Department of Psychosis Studies, Institute of Psychiatry, Psychology & Neuroscience, King's College, London, UK.
Department of General Psychology, University of Padova, Padova, Italy.
Transl Psychiatry. 2020 Apr 20;10(1):107. doi: 10.1038/s41398-020-0798-6.

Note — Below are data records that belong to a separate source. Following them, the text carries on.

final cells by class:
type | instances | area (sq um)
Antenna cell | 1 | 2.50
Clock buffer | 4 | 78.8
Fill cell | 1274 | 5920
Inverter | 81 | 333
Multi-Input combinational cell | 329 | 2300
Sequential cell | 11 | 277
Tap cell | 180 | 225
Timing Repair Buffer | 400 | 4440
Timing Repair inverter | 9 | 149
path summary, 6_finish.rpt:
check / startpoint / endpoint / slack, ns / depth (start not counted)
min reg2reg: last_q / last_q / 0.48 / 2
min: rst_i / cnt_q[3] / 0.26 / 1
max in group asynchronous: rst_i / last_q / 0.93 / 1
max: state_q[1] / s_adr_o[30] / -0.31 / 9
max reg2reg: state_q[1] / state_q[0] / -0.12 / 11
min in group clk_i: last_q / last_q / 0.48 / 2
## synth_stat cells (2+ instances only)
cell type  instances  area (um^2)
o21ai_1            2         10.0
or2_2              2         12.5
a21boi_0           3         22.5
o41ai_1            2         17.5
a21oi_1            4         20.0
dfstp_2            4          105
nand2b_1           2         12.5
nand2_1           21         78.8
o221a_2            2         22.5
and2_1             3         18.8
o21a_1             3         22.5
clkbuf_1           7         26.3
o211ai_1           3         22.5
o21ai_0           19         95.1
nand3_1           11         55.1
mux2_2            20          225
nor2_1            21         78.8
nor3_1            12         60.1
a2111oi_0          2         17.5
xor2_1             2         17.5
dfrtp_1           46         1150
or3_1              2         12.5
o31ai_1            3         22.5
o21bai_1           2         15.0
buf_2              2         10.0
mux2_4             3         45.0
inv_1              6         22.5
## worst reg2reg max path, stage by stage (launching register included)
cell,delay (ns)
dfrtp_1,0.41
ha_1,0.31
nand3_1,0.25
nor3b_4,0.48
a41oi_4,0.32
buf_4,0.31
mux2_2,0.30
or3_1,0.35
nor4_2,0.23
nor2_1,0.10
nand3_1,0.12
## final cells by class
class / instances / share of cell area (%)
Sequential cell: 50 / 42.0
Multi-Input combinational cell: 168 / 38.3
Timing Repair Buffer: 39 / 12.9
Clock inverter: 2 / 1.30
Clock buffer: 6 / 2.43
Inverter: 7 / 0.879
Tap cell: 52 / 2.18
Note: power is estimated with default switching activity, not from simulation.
<file path="config.mk">
export PLATFORM = sky130hd
export DESIGN_NAME = xcorr_sched_flat
export DESIGN_NICKNAME = d
export VERILOG_FILES = /design/src/rtl/xcorr_pkg.sv /design/src/rtl/xcorr_sched_if.sv /design/src/rtl/xcorr_sched_mac.sv /design/src/rtl/xcorr_sched.sv /design/src/flat_wrapper.sv
export SDC_FILE = /design/constraint.sdc
export NUM_CORES = 1
export LEC_CHECK = 0
export CAP_MARGIN = 40
export CORE_MARGIN = 2
export CORE_UTILIZATION = 63
export CTS_CLUSTER_SIZE = 8
export DETAILED_ROUTE_END_ITERATION = 7
export PLACE_DENSITY = 0.81
export SYNTH_ARGS = -nofsm -noshare
export SYNTH_HDL_FRONTEND = slang
export SYNTH_SLANG_ARGS = --single-unit
export TNS_END_PERCENT = 30
</file>
<file path="constraint.sdc">
create_clock -name clk -period 10.06 [get_ports clk]
set_clock_uncertainty 0.15 [all_clocks]
set_input_delay 1.006 -clock clk [delete_from_list [all_inputs] [get_ports clk]]
set_output_delay 1.006 -clock clk [all_outputs]
set_load 0.005 [all_outputs]
</file>
**src/rtl/pwm_capture.sv**
```systemverilog
// PWM receive-side capture: synchronises pwm_in, measures high time and period,
// decodes the generator's 3-bit duty code and flags a line stuck high or low.
module pwm_capture #(
    parameter int CBITS = 18
) (
    input  logic           clk,
    input  logic           rst_n,
    input  logic           pwm_in,
    output logic           meas_valid,
    output logic [CBITS:0] high_len,
    output logic [CBITS:0] period_len,
    output logic [2:0]     duty_code,
    output logic           code_ok,
    output logic           stuck,
    output logic           stuck_level
);
    localparam logic [CBITS:0] CNT_MAX    = '1;
    localparam logic [CBITS:0] CNT_ONE    = {{CBITS{1'b0}}, 1'b1};
    localparam logic [CBITS:0] PERIOD_NOM = {1'b1, {CBITS{1'b0}}};

    typedef enum logic [1:0] {IDLE, HIGH, LOW} state_t;

    logic           s1_q, s2_q, s3_q;
    logic [1:0]     prime_q, prime_d;
    logic           armed_q, armed_d;
    state_t         state_q, state_d;
    logic [CBITS:0] cnt_q, cnt_d;
    logic [CBITS:0] hl_tmp_q, hl_tmp_d;
    logic           meas_valid_q, meas_valid_d;
    logic [CBITS:0] high_len_q, high_len_d;
    logic [CBITS:0] period_len_q, period_len_d;
    logic [2:0]     duty_code_q, duty_code_d;
    logic           code_ok_q, code_ok_d;
    logic           stuck_q, stuck_d;
    logic           stuck_level_q, stuck_level_d;

    logic rise, fall, cnt_max, legal;

    always_comb begin
        // The synchroniser resets to 0, so a line high at reset would look like a
        // rise; only accept rises once s2 has held a genuine low sample.
        prime_d = {prime_q[0], 1'b1};
        armed_d = armed_q | (prime_q[1] & ~s2_q);
        rise    = s2_q & ~s3_q & armed_q;
        fall    = ~s2_q & s3_q;
        cnt_max = (cnt_q == CNT_MAX);
        legal   = (cnt_q == PERIOD_NOM) && (hl_tmp_q[CBITS -: 2] == 2'b00) &&
                  hl_tmp_q[CBITS-5] && (hl_tmp_q[CBITS-6:0] == '0);

        state_d       = state_q;
        hl_tmp_d      = hl_tmp_q;
        meas_valid_d  = 1'b0;
        high_len_d    = high_len_q;
        period_len_d  = period_len_q;
        duty_code_d   = duty_code_q;
        code_ok_d     = code_ok_q;
        stuck_d       = stuck_q;
        stuck_level_d = stuck_level_q;

        if (rise) cnt_d = CNT_ONE;
        else if (cnt_max) cnt_d = cnt_q;
        else cnt_d = cnt_q + 1'b1;

        if (rise) stuck_d = 1'b0;

        // Edges take priority over the saturation timeout.
        case (state_q)
            IDLE: begin
                if (rise) state_d = HIGH;
            end
            HIGH: begin
                if (fall) begin
                    hl_tmp_d = cnt_q;
                    state_d  = LOW;
                end else if (cnt_max) begin
                    state_d       = IDLE;
                    stuck_d       = 1'b1;
                    stuck_level_d = s2_q;
                end
            end
            LOW: begin
                if (rise) begin
                    high_len_d   = hl_tmp_q;
                    period_len_d = cnt_q;
                    duty_code_d  = hl_tmp_q[CBITS-2 -: 3];
                    code_ok_d    = legal;
                    meas_valid_d = 1'b1;
                    state_d      = HIGH;
                end else if (cnt_max) begin
                    state_d       = IDLE;
                    stuck_d       = 1'b1;
                    stuck_level_d = 1'b0;
                end
            end
            default: state_d = IDLE;
        endcase
    end

    always_ff @(posedge clk or negedge rst_n) begin
        if (!rst_n) begin
            s1_q          <= 1'b0;
            s2_q          <= 1'b0;
            s3_q          <= 1'b0;
            prime_q       <= 2'b00;
            armed_q       <= 1'b0;
            state_q       <= IDLE;
            cnt_q         <= '0;
            hl_tmp_q      <= '0;
            meas_valid_q  <= 1'b0;
            high_len_q    <= '0;
            period_len_q  <= '0;
            duty_code_q   <= 3'd0;
            code_ok_q     <= 1'b0;
            stuck_q       <= 1'b0;
            stuck_level_q <= 1'b0;
        end else begin
            s1_q          <= pwm_in;
            s2_q          <= s1_q;
            s3_q          <= s2_q;
            prime_q       <= prime_d;
            armed_q       <= armed_d;
            state_q       <= state_d;
            cnt_q         <= cnt_d;
            hl_tmp_q      <= hl_tmp_d;
            meas_valid_q  <= meas_valid_d;
            high_len_q    <= high_len_d;
            period_len_q  <= period_len_d;
            duty_code_q   <= duty_code_d;
            code_ok_q     <= code_ok_d;
            stuck_q       <= stuck_d;
            stuck_level_q <= stuck_level_d;
        end
    end

    assign meas_valid  = meas_valid_q;
    assign high_len    = high_len_q;
    assign period_len  = period_len_q;
    assign duty_code   = duty_code_q;
    assign code_ok     = code_ok_q;
    assign stuck       = stuck_q;
    assign stuck_level = stuck_level_q;

endmodule

```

A pivotal aim of psychiatric and neurological research is to promote the translation of the findings into clinical practice to improve diagnostic and prognostic assessment of individual patients. Structural neuroimaging holds much promise, with neuroanatomical measures accounting for up to 40% of the variance in clinical outcome. Building on these findings, a number of imaging-based clinical tools have been developed to make diagnostic and prognostic inferences about individual patients from their structural Magnetic Resonance Imaging scans. This systematic review describes and compares the technical characteristics of the available tools, with the aim to assess their translational potential into real-world clinical settings. The results reveal that a total of eight tools. All of these were specifically developed for neurological disorders, and as such are not suitable for application to psychiatric disorders. Furthermore, most of the tools were trained and validated in a single dataset, which can result in poor generalizability, or using a small number of individuals, which can cause overoptimistic results. In addition, all of the tools rely on two strategies to detect brain abnormalities in single individuals, one based on univariate comparison, and the other based on multivariate machine-learning algorithms. We discuss current barriers to the adoption of these tools in clinical practice and propose a checklist of pivotal characteristics that should be included in an "ideal" neuroimaging-based clinical tool for brain disorders.
精神科和神经科研究的一个关键目标是促进研究结果转化为临床实践,以改善对个体患者的诊断和预后评估。结构神经影像学具有很大的潜力,神经解剖学测量解释了高达 40%的临床结果的差异。在此基础上,已经开发了一些基于影像学的临床工具,以便从他们的结构磁共振成像扫描中对个体患者进行诊断和预后推断。本系统评价描述并比较了现有工具的技术特点,目的是评估它们在现实临床环境中的转化潜力。结果显示,共有 8 种工具。所有这些工具都是专门为神经疾病开发的,因此不适合应用于精神疾病。此外,大多数工具都是在单个数据集上进行训练和验证的,这可能导致推广性差,或者使用少数个体,这可能导致结果过于乐观。此外,所有工具都依赖于两种策略来检测单个个体的大脑异常,一种基于单变量比较,另一种基于多变量机器学习算法。我们讨论了在临床实践中采用这些工具的当前障碍,并提出了一个理想的基于神经影像学的脑疾病临床工具应包含的关键特征清单。